GOAL OF THE EXERCISE - Print exactly the lines below between the line holding "place.gp.congestion: 1.062" and the line holding "grt_max_degree: 37", inclusive, and nothing more.

[PROVIDED RECORDS Boundary: Start]

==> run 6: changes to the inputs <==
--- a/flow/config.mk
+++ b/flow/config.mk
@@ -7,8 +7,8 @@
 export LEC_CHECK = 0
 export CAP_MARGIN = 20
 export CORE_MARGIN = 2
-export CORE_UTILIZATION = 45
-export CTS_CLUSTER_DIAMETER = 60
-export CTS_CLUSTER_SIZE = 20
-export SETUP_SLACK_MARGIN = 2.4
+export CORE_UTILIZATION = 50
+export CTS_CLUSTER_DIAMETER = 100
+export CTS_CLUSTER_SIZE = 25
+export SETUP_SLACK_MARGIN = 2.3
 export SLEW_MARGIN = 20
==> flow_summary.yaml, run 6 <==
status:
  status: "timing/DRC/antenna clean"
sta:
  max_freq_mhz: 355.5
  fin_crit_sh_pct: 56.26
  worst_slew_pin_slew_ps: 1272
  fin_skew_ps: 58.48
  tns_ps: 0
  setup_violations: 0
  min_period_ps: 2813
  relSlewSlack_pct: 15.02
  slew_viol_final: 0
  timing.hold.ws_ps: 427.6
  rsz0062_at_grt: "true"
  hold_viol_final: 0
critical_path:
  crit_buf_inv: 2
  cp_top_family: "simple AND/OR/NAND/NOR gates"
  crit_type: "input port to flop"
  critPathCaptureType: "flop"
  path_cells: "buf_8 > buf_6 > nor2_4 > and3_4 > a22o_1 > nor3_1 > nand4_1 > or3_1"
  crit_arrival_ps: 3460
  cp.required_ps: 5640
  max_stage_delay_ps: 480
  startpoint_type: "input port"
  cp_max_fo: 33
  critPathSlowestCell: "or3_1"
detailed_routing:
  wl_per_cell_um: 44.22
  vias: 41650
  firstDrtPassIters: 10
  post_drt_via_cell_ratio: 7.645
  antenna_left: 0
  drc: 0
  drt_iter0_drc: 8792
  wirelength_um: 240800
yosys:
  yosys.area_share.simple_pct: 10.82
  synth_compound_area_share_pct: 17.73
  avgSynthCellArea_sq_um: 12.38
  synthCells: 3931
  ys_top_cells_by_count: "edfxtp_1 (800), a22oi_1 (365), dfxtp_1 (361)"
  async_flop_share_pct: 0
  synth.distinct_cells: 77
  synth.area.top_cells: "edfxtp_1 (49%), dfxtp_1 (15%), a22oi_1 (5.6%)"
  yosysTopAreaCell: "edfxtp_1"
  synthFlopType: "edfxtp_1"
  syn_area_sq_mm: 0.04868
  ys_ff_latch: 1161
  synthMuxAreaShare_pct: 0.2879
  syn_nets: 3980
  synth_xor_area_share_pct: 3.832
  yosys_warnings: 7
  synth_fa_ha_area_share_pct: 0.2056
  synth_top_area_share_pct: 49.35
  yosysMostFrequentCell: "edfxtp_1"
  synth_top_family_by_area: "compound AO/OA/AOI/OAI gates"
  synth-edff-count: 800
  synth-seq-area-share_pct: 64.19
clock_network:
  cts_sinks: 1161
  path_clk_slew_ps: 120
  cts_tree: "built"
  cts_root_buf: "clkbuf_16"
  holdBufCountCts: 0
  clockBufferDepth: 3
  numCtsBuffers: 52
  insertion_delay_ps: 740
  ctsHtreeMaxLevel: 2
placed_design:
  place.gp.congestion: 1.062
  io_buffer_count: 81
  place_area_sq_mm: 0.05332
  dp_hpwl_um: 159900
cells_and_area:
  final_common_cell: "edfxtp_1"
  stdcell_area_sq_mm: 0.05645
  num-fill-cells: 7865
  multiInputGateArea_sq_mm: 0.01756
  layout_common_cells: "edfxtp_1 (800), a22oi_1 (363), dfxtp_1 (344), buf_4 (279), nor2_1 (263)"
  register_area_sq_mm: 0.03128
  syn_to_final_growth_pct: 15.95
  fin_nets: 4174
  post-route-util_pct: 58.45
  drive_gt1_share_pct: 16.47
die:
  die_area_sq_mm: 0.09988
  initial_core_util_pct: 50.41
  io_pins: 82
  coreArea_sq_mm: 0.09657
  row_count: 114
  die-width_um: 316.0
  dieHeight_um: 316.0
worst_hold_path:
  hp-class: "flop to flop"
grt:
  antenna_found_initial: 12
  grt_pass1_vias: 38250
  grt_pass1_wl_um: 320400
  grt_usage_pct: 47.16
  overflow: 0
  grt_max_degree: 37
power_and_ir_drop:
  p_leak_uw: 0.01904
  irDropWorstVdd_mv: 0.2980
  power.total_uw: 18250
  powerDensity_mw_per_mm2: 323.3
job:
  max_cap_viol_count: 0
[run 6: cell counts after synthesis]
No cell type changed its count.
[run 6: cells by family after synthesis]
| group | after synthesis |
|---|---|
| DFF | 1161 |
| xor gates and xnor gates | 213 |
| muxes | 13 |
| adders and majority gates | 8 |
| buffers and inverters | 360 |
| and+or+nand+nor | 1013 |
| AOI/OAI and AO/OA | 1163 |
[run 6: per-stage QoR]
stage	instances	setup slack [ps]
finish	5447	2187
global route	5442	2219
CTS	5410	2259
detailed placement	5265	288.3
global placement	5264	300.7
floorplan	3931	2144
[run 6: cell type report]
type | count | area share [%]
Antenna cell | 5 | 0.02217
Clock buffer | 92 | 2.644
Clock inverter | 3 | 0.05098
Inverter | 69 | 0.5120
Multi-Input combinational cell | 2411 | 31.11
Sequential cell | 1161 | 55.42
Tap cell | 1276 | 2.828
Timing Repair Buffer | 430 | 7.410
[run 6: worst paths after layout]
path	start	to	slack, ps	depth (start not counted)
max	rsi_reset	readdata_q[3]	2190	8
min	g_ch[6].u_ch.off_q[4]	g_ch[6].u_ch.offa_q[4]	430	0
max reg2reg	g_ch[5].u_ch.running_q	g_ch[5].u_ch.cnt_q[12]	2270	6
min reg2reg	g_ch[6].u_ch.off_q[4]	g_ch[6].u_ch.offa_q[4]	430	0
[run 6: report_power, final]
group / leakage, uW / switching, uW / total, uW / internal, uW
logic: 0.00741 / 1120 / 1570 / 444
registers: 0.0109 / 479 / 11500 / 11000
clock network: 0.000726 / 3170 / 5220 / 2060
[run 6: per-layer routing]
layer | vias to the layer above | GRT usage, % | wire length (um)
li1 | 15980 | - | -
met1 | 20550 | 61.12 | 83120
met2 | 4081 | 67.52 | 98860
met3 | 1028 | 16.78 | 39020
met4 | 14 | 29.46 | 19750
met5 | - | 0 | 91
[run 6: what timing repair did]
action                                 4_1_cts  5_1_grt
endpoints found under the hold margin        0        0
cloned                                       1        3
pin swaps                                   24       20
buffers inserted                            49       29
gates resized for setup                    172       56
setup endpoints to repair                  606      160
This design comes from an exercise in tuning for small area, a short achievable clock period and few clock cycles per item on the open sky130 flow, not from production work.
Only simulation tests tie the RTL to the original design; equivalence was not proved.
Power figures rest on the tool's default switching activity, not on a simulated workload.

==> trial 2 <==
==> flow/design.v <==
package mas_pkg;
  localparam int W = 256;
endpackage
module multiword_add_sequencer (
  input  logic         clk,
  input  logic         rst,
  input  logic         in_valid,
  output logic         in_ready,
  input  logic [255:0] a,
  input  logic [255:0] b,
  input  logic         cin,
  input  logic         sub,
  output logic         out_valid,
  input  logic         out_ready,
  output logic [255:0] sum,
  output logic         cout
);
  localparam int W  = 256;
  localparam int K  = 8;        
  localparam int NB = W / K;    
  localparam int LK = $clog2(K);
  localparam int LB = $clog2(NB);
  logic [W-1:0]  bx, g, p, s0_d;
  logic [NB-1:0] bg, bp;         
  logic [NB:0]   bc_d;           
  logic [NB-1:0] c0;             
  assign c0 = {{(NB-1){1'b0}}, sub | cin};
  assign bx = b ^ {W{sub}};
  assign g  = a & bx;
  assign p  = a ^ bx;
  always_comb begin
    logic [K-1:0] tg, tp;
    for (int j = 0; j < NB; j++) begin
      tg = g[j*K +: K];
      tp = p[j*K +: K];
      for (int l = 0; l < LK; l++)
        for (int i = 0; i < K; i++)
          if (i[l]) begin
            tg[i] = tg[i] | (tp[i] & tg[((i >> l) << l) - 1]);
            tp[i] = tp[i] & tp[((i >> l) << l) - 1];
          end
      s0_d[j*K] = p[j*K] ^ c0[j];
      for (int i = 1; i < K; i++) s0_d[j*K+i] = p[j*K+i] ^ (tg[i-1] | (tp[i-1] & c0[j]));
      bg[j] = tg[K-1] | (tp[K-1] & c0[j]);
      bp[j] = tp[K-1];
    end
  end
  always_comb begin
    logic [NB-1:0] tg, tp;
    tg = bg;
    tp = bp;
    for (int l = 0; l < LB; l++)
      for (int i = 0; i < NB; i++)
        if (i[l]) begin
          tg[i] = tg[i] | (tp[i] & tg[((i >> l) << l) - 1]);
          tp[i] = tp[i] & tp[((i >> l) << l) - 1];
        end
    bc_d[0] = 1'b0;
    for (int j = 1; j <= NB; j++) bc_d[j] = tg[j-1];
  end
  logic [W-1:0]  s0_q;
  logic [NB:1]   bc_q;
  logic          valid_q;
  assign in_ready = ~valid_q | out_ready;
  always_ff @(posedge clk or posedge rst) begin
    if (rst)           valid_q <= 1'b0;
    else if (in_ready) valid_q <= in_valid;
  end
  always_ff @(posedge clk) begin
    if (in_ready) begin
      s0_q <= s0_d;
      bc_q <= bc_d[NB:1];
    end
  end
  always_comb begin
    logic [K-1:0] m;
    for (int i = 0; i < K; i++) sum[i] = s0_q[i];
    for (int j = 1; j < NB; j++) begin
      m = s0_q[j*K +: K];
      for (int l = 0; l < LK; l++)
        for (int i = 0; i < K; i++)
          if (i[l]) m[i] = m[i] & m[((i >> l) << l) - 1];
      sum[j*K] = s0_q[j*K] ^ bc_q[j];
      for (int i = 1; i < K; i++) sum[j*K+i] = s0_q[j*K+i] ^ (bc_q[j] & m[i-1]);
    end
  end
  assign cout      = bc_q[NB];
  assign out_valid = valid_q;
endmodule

[PROVIDED RECORDS Boundary: End]

OUTPUT FOR THIS EXERCISE -
  place.gp.congestion: 1.062
  io_buffer_count: 81
  place_area_sq_mm: 0.05332
  dp_hpwl_um: 159900
cells_and_area:
  final_common_cell: "edfxtp_1"
  stdcell_area_sq_mm: 0.05645
  num-fill-cells: 7865
  multiInputGateArea_sq_mm: 0.01756
  layout_common_cells: "edfxtp_1 (800), a22oi_1 (363), dfxtp_1 (344), buf_4 (279), nor2_1 (263)"
  register_area_sq_mm: 0.03128
  syn_to_final_growth_pct: 15.95
  fin_nets: 4174
  post-route-util_pct: 58.45
  drive_gt1_share_pct: 16.47
die:
  die_area_sq_mm: 0.09988
  initial_core_util_pct: 50.41
  io_pins: 82
  coreArea_sq_mm: 0.09657
  row_count: 114
  die-width_um: 316.0
  dieHeight_um: 316.0
worst_hold_path:
  hp-class: "flop to flop"
grt:
  antenna_found_initial: 12
  grt_pass1_vias: 38250
  grt_pass1_wl_um: 320400
  grt_usage_pct: 47.16
  overflow: 0
  grt_max_degree: 37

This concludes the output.